A top California Republican says he’s not planning on running for the California Senate seat up for grabs in 2016 following the retirement of Barbara Boxer.
Neel Kashkari, the man who won that state’s GOP nomination for governor, and a presumed Republican frontrunner for the 2016 vacancy, has decided to stay on the sidelines.
Aaron McLear, an adviser to Kashkari, told CNN Friday evening he 2014 Republican gubernatorial nominee will not make a bid for the open Senate seat.
While he lost handily to Gov. Jerry Brown in November, Kashkari, 41, a son of Indian immigrants, helped work towards redefining a stagnant California Republican Party that had been roundly dismissed as overly rich and overly white by the state’s voters.

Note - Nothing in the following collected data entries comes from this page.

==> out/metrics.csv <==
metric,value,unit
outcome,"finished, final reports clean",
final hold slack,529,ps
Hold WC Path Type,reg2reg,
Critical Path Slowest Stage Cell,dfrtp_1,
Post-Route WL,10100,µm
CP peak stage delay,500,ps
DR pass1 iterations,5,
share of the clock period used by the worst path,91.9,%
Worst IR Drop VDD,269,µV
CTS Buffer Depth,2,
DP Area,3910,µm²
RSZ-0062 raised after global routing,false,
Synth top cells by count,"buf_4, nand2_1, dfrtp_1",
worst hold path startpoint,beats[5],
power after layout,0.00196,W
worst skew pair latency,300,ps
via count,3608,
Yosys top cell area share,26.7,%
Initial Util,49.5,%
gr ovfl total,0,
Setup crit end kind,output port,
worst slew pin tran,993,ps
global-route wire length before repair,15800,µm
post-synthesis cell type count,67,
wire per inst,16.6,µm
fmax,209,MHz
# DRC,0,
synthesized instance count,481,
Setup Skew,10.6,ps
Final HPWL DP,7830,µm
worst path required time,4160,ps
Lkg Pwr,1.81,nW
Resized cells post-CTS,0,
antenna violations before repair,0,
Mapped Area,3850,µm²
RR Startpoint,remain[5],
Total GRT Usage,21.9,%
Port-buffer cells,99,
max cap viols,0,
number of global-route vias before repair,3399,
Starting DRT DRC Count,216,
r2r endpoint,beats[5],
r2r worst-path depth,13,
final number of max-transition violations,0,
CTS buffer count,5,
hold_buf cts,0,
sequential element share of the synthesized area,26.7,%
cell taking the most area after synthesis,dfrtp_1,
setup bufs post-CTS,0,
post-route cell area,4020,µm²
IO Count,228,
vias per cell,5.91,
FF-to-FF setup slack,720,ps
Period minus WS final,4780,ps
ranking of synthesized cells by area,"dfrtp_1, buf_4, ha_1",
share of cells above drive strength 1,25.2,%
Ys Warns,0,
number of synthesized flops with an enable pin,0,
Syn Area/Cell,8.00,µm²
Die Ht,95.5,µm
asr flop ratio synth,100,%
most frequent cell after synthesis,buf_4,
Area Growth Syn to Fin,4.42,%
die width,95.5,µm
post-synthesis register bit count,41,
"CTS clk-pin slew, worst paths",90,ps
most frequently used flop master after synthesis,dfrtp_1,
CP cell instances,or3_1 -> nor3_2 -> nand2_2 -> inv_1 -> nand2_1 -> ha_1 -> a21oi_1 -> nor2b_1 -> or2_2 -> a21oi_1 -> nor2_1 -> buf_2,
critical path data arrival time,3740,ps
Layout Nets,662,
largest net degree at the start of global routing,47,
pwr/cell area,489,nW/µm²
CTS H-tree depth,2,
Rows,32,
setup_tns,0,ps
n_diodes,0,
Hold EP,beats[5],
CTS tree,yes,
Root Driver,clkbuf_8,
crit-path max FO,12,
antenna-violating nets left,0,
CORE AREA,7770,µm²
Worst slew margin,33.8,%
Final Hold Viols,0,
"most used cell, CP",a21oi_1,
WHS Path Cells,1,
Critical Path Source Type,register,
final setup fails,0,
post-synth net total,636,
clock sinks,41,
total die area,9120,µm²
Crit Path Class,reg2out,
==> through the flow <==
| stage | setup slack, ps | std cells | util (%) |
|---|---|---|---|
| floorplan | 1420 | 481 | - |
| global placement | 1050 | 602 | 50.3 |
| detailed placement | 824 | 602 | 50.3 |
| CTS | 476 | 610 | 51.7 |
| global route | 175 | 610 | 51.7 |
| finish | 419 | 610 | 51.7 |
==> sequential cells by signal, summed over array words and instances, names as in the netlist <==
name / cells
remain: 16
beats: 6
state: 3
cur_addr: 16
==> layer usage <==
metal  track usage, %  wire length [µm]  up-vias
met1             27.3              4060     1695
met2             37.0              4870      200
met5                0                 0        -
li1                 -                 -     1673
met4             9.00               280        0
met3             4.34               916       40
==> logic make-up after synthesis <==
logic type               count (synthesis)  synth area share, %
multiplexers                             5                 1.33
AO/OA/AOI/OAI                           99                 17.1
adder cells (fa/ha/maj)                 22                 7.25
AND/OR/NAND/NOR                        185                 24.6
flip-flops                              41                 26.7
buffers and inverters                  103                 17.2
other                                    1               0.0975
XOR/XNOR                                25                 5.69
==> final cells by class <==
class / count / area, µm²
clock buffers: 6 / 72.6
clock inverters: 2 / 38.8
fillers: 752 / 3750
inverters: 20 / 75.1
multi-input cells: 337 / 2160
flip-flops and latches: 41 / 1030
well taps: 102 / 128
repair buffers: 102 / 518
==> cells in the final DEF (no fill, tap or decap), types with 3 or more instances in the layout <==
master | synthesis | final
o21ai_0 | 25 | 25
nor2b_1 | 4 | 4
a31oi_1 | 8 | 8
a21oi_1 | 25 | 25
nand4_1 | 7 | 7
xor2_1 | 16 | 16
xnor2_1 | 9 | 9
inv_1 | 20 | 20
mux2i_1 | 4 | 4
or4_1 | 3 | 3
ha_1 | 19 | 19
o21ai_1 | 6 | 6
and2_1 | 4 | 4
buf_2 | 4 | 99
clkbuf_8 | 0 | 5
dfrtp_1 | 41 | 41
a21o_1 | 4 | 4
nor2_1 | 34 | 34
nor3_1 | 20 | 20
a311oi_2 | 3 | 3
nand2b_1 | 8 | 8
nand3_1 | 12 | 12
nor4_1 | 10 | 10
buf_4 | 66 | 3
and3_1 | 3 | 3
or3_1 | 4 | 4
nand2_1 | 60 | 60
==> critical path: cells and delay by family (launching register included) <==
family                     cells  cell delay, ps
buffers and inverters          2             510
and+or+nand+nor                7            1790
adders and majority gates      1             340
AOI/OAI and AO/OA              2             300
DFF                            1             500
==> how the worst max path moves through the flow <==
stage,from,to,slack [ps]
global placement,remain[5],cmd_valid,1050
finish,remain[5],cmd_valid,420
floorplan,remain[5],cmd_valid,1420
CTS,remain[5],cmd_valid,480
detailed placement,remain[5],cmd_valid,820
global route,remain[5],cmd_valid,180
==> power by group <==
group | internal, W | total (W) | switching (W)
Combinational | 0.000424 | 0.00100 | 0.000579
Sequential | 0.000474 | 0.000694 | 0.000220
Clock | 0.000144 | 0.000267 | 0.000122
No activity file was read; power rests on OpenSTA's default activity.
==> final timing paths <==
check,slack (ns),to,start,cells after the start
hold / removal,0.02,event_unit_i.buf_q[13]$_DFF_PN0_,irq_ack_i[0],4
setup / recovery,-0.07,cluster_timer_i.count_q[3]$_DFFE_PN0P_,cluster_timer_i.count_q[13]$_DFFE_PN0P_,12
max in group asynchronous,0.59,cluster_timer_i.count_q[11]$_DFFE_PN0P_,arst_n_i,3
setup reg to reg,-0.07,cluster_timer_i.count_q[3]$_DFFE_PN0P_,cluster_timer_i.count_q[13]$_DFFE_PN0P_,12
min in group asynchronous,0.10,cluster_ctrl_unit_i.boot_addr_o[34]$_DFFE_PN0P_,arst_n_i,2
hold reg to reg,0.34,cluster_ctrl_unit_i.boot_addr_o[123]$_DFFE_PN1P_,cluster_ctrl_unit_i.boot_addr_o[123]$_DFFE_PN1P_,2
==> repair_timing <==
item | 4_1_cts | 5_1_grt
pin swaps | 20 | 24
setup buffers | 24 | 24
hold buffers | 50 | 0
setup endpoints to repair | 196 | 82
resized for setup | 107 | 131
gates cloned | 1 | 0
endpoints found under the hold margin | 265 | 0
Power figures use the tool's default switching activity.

Where the previous GOP nomination fight devolved into a vicious and toxic fight over immigration policy, Kashkari concentrated mostly on economic issues and, on the trail, struck an almost populist chord.
A self-professed “social libertarian,” Kashkari, routinely spent time talking about issue and populations he felt were ignored by the system: working families, children, the homeless.
At a glance, Kashkari even seems a better fit in the Senate than in Sacramento.
Kashkari ran the Troubled Asset Relief Program — better know as the Wall Street Bailout — and supporters insist he would do well navigating the Maginot lines etched across Constitution Ave.
But while Kashkari called his ascendance to the upper echelon of California Republican politics a “transformational moment,” his heavy investment in his previous campaign — more than $3 million of his own money — likely factored in his decision.